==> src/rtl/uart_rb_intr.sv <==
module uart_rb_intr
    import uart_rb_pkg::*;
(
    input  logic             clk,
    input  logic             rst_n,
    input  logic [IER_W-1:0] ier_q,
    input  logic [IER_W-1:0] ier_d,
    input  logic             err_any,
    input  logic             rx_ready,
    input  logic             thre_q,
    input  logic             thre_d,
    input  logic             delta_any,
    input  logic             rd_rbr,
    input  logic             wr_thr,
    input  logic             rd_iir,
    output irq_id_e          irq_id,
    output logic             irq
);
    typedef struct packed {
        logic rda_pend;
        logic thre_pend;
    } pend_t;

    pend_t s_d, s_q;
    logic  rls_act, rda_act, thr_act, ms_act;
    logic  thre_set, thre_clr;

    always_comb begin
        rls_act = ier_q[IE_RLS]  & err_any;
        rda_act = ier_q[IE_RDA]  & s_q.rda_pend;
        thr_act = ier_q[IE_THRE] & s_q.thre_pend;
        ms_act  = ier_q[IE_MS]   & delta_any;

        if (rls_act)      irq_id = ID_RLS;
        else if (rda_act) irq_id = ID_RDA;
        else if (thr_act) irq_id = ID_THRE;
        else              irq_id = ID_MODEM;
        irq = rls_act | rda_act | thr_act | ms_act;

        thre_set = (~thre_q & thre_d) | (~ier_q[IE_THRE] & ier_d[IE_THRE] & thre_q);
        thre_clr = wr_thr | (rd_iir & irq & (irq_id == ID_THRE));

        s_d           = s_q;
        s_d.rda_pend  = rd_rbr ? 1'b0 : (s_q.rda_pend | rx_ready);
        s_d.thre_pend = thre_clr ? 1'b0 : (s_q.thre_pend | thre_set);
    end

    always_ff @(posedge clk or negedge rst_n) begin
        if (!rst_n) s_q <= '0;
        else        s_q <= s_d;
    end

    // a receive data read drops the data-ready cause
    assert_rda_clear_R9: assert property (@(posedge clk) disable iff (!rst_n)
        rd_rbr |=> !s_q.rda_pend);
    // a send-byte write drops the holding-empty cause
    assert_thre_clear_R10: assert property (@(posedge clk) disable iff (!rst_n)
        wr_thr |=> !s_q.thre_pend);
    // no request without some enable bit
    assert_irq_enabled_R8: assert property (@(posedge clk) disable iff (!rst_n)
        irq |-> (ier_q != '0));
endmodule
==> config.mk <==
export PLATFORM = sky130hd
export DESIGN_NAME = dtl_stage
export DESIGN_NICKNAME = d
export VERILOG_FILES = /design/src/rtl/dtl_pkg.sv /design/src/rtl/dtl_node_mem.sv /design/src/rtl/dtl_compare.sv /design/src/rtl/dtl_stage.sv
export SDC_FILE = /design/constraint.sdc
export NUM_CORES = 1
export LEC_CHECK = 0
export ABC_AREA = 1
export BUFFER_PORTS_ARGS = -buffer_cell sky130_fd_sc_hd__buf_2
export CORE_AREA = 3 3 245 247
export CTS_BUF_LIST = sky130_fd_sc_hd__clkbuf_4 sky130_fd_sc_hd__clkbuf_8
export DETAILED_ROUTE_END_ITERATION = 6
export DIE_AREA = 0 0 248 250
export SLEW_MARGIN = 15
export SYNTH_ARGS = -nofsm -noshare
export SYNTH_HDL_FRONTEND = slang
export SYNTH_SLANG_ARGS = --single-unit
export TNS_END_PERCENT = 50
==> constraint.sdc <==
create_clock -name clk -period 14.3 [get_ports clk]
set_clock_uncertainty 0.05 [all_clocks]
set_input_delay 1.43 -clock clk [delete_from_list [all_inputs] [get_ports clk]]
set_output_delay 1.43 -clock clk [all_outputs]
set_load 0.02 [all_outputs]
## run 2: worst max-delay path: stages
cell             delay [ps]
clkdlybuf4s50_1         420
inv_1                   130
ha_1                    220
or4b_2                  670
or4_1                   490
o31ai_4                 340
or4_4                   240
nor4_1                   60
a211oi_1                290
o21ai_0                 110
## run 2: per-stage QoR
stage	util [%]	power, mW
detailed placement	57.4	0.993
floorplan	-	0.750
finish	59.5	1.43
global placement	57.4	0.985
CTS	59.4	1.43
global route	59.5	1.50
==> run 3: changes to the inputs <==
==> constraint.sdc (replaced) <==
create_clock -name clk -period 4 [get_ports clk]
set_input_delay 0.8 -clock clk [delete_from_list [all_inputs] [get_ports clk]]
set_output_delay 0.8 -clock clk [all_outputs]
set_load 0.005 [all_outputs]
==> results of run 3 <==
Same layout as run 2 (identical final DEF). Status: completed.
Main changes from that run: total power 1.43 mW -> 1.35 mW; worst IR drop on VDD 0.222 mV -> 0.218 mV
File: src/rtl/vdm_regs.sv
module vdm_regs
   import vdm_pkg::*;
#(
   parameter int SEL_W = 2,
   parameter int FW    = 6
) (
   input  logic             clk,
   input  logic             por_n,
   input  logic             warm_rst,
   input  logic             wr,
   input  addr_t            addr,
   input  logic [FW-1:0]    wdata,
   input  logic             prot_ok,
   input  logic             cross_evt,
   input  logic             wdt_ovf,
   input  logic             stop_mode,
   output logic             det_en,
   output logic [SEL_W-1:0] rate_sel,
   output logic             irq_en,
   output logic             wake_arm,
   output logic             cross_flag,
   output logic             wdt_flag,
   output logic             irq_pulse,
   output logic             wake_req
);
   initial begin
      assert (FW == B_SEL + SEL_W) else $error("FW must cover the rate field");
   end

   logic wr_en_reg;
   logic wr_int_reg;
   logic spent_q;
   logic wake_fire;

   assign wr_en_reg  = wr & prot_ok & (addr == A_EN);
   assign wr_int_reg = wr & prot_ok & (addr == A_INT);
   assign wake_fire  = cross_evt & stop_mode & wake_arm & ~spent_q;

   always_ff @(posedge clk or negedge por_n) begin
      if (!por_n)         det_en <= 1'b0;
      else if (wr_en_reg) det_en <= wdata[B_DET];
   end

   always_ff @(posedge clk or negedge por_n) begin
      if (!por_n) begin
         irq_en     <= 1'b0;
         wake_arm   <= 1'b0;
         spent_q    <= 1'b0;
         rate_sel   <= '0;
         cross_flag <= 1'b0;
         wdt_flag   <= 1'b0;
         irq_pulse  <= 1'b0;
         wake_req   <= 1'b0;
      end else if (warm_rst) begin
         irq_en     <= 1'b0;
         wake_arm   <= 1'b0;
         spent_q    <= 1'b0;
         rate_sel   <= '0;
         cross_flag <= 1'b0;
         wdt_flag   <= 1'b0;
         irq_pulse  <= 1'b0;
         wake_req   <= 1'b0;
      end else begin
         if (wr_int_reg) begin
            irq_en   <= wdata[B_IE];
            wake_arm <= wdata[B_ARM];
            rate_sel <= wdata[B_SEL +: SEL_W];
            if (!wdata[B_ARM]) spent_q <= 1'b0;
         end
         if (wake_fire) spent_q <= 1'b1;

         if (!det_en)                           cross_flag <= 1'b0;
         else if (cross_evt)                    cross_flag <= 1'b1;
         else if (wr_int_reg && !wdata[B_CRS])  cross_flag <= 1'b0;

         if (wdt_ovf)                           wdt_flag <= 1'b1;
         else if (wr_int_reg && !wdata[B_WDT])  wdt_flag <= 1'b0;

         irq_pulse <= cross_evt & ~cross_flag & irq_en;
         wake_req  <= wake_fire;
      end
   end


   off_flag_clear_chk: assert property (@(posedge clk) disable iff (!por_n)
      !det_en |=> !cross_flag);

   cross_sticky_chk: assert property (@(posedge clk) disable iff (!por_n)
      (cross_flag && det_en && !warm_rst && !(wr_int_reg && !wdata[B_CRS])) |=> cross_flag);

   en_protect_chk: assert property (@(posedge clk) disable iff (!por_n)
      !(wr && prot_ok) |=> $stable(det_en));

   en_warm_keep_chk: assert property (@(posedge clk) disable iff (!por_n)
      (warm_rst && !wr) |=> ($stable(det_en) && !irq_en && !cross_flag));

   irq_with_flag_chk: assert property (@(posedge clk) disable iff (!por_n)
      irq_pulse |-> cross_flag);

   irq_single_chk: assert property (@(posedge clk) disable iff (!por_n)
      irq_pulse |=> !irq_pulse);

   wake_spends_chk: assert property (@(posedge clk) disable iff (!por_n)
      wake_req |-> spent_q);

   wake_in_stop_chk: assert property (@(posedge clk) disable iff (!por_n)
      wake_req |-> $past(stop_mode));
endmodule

# # # # # # #

■ **Your instructions**: Restate word for word only the lines above from the line containing "## run 2: worst max-delay path: stages" to the line containing "Same layout as", both of them included.

■ **Answer space**:
## run 2: worst max-delay path: stages
cell             delay [ps]
clkdlybuf4s50_1         420
inv_1                   130
ha_1                    220
or4b_2                  670
or4_1                   490
o31ai_4                 340
or4_4                   240
nor4_1                   60
a211oi_1                290
o21ai_0                 110
## run 2: per-stage QoR
stage	util [%]	power, mW
detailed placement	57.4	0.993
floorplan	-	0.750
finish	59.5	1.43
global placement	57.4	0.985
CTS	59.4	1.43
global route	59.5	1.50
==> run 3: changes to the inputs <==
==> constraint.sdc (replaced) <==
create_clock -name clk -period 4 [get_ports clk]
set_input_delay 0.8 -clock clk [delete_from_list [all_inputs] [get_ports clk]]
set_output_delay 0.8 -clock clk [all_outputs]
set_load 0.005 [all_outputs]
==> results of run 3 <==
Same layout as run 2 (identical final DEF). Status: completed.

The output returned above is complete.